In this systematic review, four main issues were considered. First was the name of the disease related to speech; second was the features of speech that were affected by the given disease and therefore used in modeling; third was the machine learning algorithms that were used for modeling; and finally, the evaluation metrics for machine learning models used to detect the speech-based disorders.
Considering the three different categories of diseases that have been investigated in this systematic review, the results of this study are discussed independently for each category.

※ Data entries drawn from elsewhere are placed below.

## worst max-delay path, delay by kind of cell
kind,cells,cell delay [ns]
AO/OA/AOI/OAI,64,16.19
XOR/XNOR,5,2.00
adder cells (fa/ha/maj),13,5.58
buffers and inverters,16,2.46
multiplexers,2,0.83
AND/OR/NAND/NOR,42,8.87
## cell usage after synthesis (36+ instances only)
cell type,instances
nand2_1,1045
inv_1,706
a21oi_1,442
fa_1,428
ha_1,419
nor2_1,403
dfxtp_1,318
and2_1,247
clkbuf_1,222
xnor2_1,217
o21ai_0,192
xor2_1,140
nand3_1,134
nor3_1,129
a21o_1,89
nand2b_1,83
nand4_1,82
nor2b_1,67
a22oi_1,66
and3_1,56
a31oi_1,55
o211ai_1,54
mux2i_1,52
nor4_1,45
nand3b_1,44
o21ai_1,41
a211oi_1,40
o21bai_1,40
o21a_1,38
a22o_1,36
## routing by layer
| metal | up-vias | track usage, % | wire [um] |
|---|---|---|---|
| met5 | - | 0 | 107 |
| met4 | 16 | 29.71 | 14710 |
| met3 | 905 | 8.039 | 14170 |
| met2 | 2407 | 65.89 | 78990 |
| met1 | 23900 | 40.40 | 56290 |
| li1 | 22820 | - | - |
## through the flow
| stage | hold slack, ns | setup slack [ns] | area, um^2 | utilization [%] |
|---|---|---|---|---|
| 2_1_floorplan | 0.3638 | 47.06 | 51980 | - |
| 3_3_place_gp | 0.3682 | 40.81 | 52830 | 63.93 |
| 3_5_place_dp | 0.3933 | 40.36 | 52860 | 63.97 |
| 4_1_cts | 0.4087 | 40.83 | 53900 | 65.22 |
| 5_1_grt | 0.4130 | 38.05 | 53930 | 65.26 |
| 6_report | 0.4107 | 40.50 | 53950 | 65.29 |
File: src/shared/mitd_pkg.sv
// Package for the instruction timing decoder with dual data pointers.
// Assumes a single system clock; used by the design only, the bench files use literal values.
package mitd_pkg;
  // Special-function addresses
  localparam logic [7:0] SFR_PTR0_LOW = 8'h82;
  localparam logic [7:0] SFR_PTR0_HIGH = 8'h83;
  localparam logic [7:0] SFR_PTR1_LOW = 8'h84;
  localparam logic [7:0] SFR_PTR1_HIGH = 8'h85;
  localparam logic [7:0] SFR_PTR_SELECT = 8'h86;
  localparam logic [7:0] SFR_CLOCK_CONTROL = 8'h8e;
  // Reset values
  localparam logic [7:0] PTR_RESET = 8'h00;
  localparam logic [7:0] CLOCK_CONTROL_RESET = 8'h01;
  localparam logic PTR_SELECT_RESET = 1'b0;
  // Field positions
  localparam int SELECT_BIT = 0;
  localparam int STRETCH_LSB = 0;
  localparam int STRETCH_MSB = 2;
  localparam int TIMER_FAST_BIT = 3;
  // Timing
  localparam int CLOCKS_PER_CYCLE = 4;
  localparam int TIMER_SLOW_CLOCKS = 12;
  localparam int TIMER_FAST_CLOCKS = 4;
  localparam int XDATA_BASE_CYCLES = 2;
  // Operand source of a decoded instruction
  typedef enum logic [2:0] {
    MITD_ADDR_NONE = 3'h0,
    MITD_ADDR_REG8 = 3'h1,
    MITD_ADDR_ACTIVE_DATA_POINTER = 3'h2,
    MITD_ADDR_ACC_ACTIVE_DATA_POINTER = 3'h3,
    MITD_ADDR_ACC_PC = 3'h4
  } mitd_addr_e;
  // Decoder sequence
  typedef enum logic [2:0] {
    MITD_IDLE = 3'b001,
    MITD_RUN = 3'b010,
    MITD_DONE = 3'b100
  } mitd_state_e;
endpackage
`config.mk`:
```
export PLATFORM = sky130hd
export DESIGN_NAME = amip_bank
export DESIGN_NICKNAME = d
export VERILOG_FILES = /design/src/amip_pkg.sv /design/src/amip_bank.sv
export SDC_FILE = /design/constraint.sdc
export NUM_CORES = 1
export LEC_CHECK = 0
export ABC_AREA = 0
export BUFFER_PORTS_ARGS = -buffer_cell sky130_fd_sc_hd__buf_2
export CAP_MARGIN = 10
export CORE_MARGIN = 2
export CORE_UTILIZATION = 25
export DETAILED_ROUTE_END_ITERATION = 6
export GPL_ROUTABILITY_DRIVEN = 0
export MAX_ROUTING_LAYER = met4
export PLACE_DENSITY = 0.38
export SLEW_MARGIN = 30
export SYNTH_ARGS = -nofsm -noshare
export SYNTH_HDL_FRONTEND = slang
export SYNTH_SLANG_ARGS = --single-unit
```
`constraint.sdc`:
```
create_clock -name pclk -period 13 [get_ports pclk]
set_input_delay 1.3 -clock pclk [delete_from_list [all_inputs] [get_ports pclk]]
set_output_delay 1.3 -clock pclk [all_outputs]
set_load 0.01 [all_outputs]
```
--- config.mk ---
export PLATFORM = sky130hd
export DESIGN_NAME = asc_ctrl
export DESIGN_NICKNAME = d
export VERILOG_FILES = /design/src/design/asc_pkg.sv /design/src/design/asc_ctrl.sv
export SDC_FILE = /design/constraint.sdc
export NUM_CORES = 1
export LEC_CHECK = 0
export ABC_CLOCK_PERIOD_IN_PS = 3300
export BUFFER_PORTS_ARGS = -buffer_cell sky130_fd_sc_hd__buf_2
export CORE_MARGIN = 2
export CORE_UTILIZATION = 30
export CTS_CLUSTER_DIAMETER = 100
export DETAILED_ROUTE_END_ITERATION = 8
export SYNTH_ARGS = -nofsm -noshare
export SYNTH_HDL_FRONTEND = slang
export SYNTH_SLANG_ARGS = --single-unit
--- constraint.sdc ---
create_clock -name clk_i -period 3.3 [get_ports clk_i]
set_clock_uncertainty 0.1 [all_clocks]
set_input_delay 0.33 -clock clk_i [delete_from_list [all_inputs] [get_ports clk_i]]
set_output_delay 0.33 -clock clk_i [all_outputs]
set_load 0.05 [all_outputs]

Neurological diseases: Twelve of the included studies investigated machine learning tools for diagnosing neurological diseases based on patient speech [5,6,10,14,18,19,20,21,22,23,24,25]. Nine papers presented a machine learning model for the early detection of Parkinson’s disease [5,6,14,18,19,20,21,22,23]. Five articles in this category were better than all the other articles, and the results of their evaluation metrics were also better [14,19,20,21]. The deep learning algorithm had been used the most [14,19,21] and the best accuracy was reported in the study of Zahid et al. in 2020 in Pakistan, wherein they conducted their study on a Spanish language dataset using deep learning with 99.7% of accuracy [21]. Only one study used prosodic features to diagnose Parkinson’s, which is related to Hammer et al. from France in 2022. In this study, speech fluency and speech rhythm were used in SVM to implement a diagnostic model on a French language data set, and the accuracy of this model was 89% [20]. The rest of the studies used acoustic features for analysis and modeling. Three of the included articles deal with the diagnosis of autism using machine learning [10,24,25]. Two studies of this category presented better results, both of which used deep learning [24,25]. A quantitative study by Eni and colleagues conducted in 2020 in Israel determined the severity of autism in patients using the prosodic features of speech. In this study, RMSE = 4.65 and mean correlation = 0.72 [24]. In the qualitative study of Lin et al. in 2020, the presence of autism in patients was diagnosed using the acoustic characteristics of the patient’s voice with an accuracy of 66.8 [25].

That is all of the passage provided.